不登校が毎年1割増えるとなると8年後には倍に増えます。京都6000人全国36万人となります。武漢風邪で臨時休校した結果、不適応による不登校ケースはさらに増えるとも言われています。京都府6000人というと向日市に通学する小中学生が5000名弱ですから全員学校に行っていないという規模です。
学校でテント泊や肝試し
修学旅行広がる新様式 学校でテント泊や肝試し
2020年11月02日 07:48【岐阜新聞】
岐阜県内の小中学校で、新型コロナウイルスの影響から中止になった修学旅行の代替行事が相次いで行われている。児童生徒らがアイデアを出し合って、校庭に1人用テントを張って過ごしたり校舎で肝試しをしたりと、学校ごとに形の違う、思い出づくりの"新様式"が生まれている。
「夜の学校に泊まってみたい」「1人ずつ分かれてテントに入れば密にならないね」。岐阜市千代田町の長良西小学校ではそんな子どもたちの意見をきっかけに、10月31日から11月1日にかけ、6年生約110人が校庭に家族らと設営した1人用テントで過ごした。題して「修学楽宿(がっしゅく)」。仲間と協力して火起こしをしたり、炊き出しをしたりして楽しんだ。
岐阜市教育委員会によると、市内で修学旅行を中止にしたのは小学校では46校のうち6校、中学校では22校のうち11校だったが、その代替行事は市内名所を巡る遠足や、児童が保護者に学校生活を見せるユーチューブでの動画配信、体育館でのパフォーマンス大会など多様だ。学校指導課の松巾昭課長は「今後は修学旅行の在り方自体が変わっていくのでは」と話す。

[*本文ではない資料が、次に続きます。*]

`src/rtl/axi_arb_pkg.sv`:
```
// Shared types and constants for the two-master AXI read-address arbiter.
package axi_arb_pkg;

  typedef enum logic [1:0] {
    IDLE = 2'd0,
    ADDR = 2'd1,
    DATA = 2'd2
  } arb_state_t;

  localparam logic M0 = 1'b0;
  localparam logic M1 = 1'b1;

  // Slave-side ID carries the owning master index above the master ID.
  localparam int IDS_BITS = 8;

endpackage

```
`src/rtl/rr_arb2.sv`:
```
// Two-requester round-robin pick: a lone requester wins; on a tie the prio index wins.
module rr_arb2 (
  input  logic [1:0] req,
  input  logic       prio,
  output logic       gnt_idx,
  output logic       gnt_valid
);

  always_comb begin
    gnt_valid = |req;
    gnt_idx   = prio;
    if (req == 2'b01) begin
      gnt_idx = 1'b0;
    end else if (req == 2'b10) begin
      gnt_idx = 1'b1;
    end
  end

endmodule

```
`src/rtl/axi_ar_arbiter.sv`:
```
// Shares one AR/R slave path between two masters; the grant is held from AR
// acceptance until the RLAST beat handshakes, so only one read is ever in flight.
module axi_ar_arbiter
  import axi_arb_pkg::*;
#(
  parameter logic RR_INIT   = 1'b0,
  parameter int   ID_BITS   = 4,
  parameter int   ADDR_BITS = 32,
  parameter int   LEN_BITS  = 4
) (
  input  logic                 clk,
  input  logic                 rst,
  input  logic [ID_BITS-1:0]   ARID_M0,
  input  logic [ADDR_BITS-1:0] ARADDR_M0,
  input  logic [LEN_BITS-1:0]  ARLEN_M0,
  input  logic [2:0]           ARSIZE_M0,
  input  logic [1:0]           ARBURST_M0,
  input  logic                 ARVALID_M0,
  output logic                 ARREADY_M0,
  input  logic [ID_BITS-1:0]   ARID_M1,
  input  logic [ADDR_BITS-1:0] ARADDR_M1,
  input  logic [LEN_BITS-1:0]  ARLEN_M1,
  input  logic [2:0]           ARSIZE_M1,
  input  logic [1:0]           ARBURST_M1,
  input  logic                 ARVALID_M1,
  output logic                 ARREADY_M1,
  output logic [IDS_BITS-1:0]  ARID_S,
  output logic [ADDR_BITS-1:0] ARADDR_S,
  output logic [LEN_BITS-1:0]  ARLEN_S,
  output logic [2:0]           ARSIZE_S,
  output logic [1:0]           ARBURST_S,
  output logic                 ARVALID_S,
  input  logic                 ARREADY_S,
  input  logic [IDS_BITS-1:0]  RID_S,
  input  logic                 RLAST_S,
  input  logic                 RVALID_S,
  output logic                 RREADY_S,
  output logic [ID_BITS-1:0]   RID_M0,
  output logic                 RVALID_M0,
  input  logic                 RREADY_M0,
  output logic [ID_BITS-1:0]   RID_M1,
  output logic                 RVALID_M1,
  input  logic                 RREADY_M1,
  output logic                 len_err,
  output arb_state_t           fsm_state
);

  // Handshake rule on every channel: a transfer happens in a cycle where both
  // VALID and READY are high; VALID never waits on READY.

  arb_state_t                      state, state_next;
  logic                            owner;
  logic                            prio;
  logic [LEN_BITS-1:0]             beat_cnt;
  logic [LEN_BITS-1:0]             exp_len;
  logic                            len_err_next;

  logic                            gnt_idx;
  logic                            gnt_valid;
  logic [IDS_BITS-ID_BITS-1:0]     owner_ext;
  logic [ID_BITS-1:0]              arid_sel;
  logic                            arvalid_sel;
  logic                            rready_sel;
  logic                            ar_hs;
  logic                            r_hs;

  rr_arb2 u_rr_arb2 (
    .req       ({ARVALID_M1, ARVALID_M0}),
    .prio      (prio),
    .gnt_idx   (gnt_idx),
    .gnt_valid (gnt_valid)
  );

  assign owner_ext   = {{(IDS_BITS-ID_BITS-1){1'b0}}, owner};
  assign arid_sel    = (owner == M1) ? ARID_M1    : ARID_M0;
  assign arvalid_sel = (owner == M1) ? ARVALID_M1 : ARVALID_M0;
  assign rready_sel  = (owner == M1) ? RREADY_M1  : RREADY_M0;

  assign ar_hs = (state == ADDR) && arvalid_sel && ARREADY_S;
  assign r_hs  = (state == DATA) && RVALID_S && rready_sel;

  assign fsm_state = state;

  // Field muxes follow the registered owner only, never the live request lines.
  assign ARID_S    = {owner_ext, arid_sel};
  assign ARADDR_S  = (owner == M1) ? ARADDR_M1  : ARADDR_M0;
  assign ARLEN_S   = (owner == M1) ? ARLEN_M1   : ARLEN_M0;
  assign ARSIZE_S  = (owner == M1) ? ARSIZE_M1  : ARSIZE_M0;
  assign ARBURST_S = (owner == M1) ? ARBURST_M1 : ARBURST_M0;
  assign RID_M0    = RID_S[ID_BITS-1:0];
  assign RID_M1    = RID_S[ID_BITS-1:0];

  always_comb begin
    state_next = state;
    case (state)
      IDLE:    if (gnt_valid) state_next = ADDR;
      ADDR:    if (ar_hs) state_next = DATA;
      DATA:    if (r_hs && RLAST_S) state_next = IDLE;
      default: state_next = IDLE;
    endcase
  end

  always_comb begin
    ARVALID_S  = 1'b0;
    ARREADY_M0 = 1'b0;
    ARREADY_M1 = 1'b0;
    RREADY_S   = 1'b0;
    RVALID_M0  = 1'b0;
    RVALID_M1  = 1'b0;
    case (state)
      ADDR: begin
        ARVALID_S  = arvalid_sel;
        ARREADY_M0 = (owner == M0) && ARREADY_S;
        ARREADY_M1 = (owner == M1) && ARREADY_S;
      end
      DATA: begin
        RREADY_S  = rready_sel;
        RVALID_M0 = (owner == M0) && RVALID_S;
        RVALID_M1 = (owner == M1) && RVALID_S;
      end
      default: ;
    endcase
  end

  // The last beat must land exactly on the latched ARLEN; a foreign RID is
  // flagged on any beat but the beat is still delivered to the owner.
  assign len_err_next = r_hs && ((RLAST_S && (beat_cnt != exp_len)) ||
                                 (RID_S[IDS_BITS-1:ID_BITS] != owner_ext));

  always_ff @(posedge clk or posedge rst) begin
    if (rst) begin
      state    <= IDLE;
      owner    <= M0;
      prio     <= RR_INIT;
      beat_cnt <= '0;
      exp_len  <= '0;
      len_err  <= 1'b0;
    end else begin
      state   <= state_next;
      len_err <= len_err_next;
      case (state)
        IDLE: if (gnt_valid) owner <= gnt_idx;
        ADDR: begin
          if (ar_hs) begin
            exp_len  <= ARLEN_S;
            beat_cnt <= '0;
            prio     <= ~owner;
          end
        end
        DATA: if (r_hs) beat_cnt <= beat_cnt + LEN_BITS'(1);
        default: ;
      endcase
    end
  end

endmodule

```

美濃市大矢田の昭和中学校でも生徒らがアイデアを出し合い、「夜の学校がわくわくする」という意見から肝試しを敢行。3年生45人が10班に分かれて、事前に効果音や映像などを組み合わせた仕掛けを考えた。当日は生徒4人一組で校内を巡り、真っ暗になった教室に悲鳴が響き渡った。3年生の生徒は「宿泊の旅行がなくなったのは残念だけど、今までにない企画で思い出になった」と笑顔。学年主任の小森寿美教諭は「初の試みで試行錯誤だったが、生徒の思いを後押しできた」と語った。

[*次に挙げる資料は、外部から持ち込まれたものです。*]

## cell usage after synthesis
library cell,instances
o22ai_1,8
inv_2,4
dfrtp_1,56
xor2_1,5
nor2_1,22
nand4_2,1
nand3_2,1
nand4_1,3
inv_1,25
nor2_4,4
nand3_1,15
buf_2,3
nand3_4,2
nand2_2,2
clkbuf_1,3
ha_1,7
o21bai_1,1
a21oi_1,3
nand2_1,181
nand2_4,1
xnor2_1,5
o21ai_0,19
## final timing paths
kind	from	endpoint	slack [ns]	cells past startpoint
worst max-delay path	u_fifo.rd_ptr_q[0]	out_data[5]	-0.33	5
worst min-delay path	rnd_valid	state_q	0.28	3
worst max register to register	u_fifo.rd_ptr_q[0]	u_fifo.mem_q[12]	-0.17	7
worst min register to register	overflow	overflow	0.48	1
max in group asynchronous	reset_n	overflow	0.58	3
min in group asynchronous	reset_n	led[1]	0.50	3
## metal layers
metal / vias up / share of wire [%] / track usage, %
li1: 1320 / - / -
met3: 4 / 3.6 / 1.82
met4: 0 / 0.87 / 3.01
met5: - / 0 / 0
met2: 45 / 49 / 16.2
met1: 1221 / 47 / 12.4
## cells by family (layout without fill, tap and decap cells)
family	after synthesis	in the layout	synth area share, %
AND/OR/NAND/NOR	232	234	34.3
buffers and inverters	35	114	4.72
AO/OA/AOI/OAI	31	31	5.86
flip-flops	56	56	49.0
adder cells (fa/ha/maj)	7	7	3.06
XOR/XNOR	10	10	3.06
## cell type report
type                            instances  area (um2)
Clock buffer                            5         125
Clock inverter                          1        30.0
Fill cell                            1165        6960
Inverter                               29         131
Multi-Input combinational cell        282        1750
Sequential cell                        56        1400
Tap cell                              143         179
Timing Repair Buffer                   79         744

思い出づくりの舞台を郷土の山に求めた学校もある。土岐市鶴里町細野の濃南小学校では6年生8人が市内最高峰の曽良山(標高712メートル)へ。学校から2時間ほどかけて頂上まで歩き、仲間との絆を深めた。同行した本多直也校長は「これも一つの形。バスで遠くに行かなくても、古里の自然の中で記憶に残る活動ができたのでは」と話した。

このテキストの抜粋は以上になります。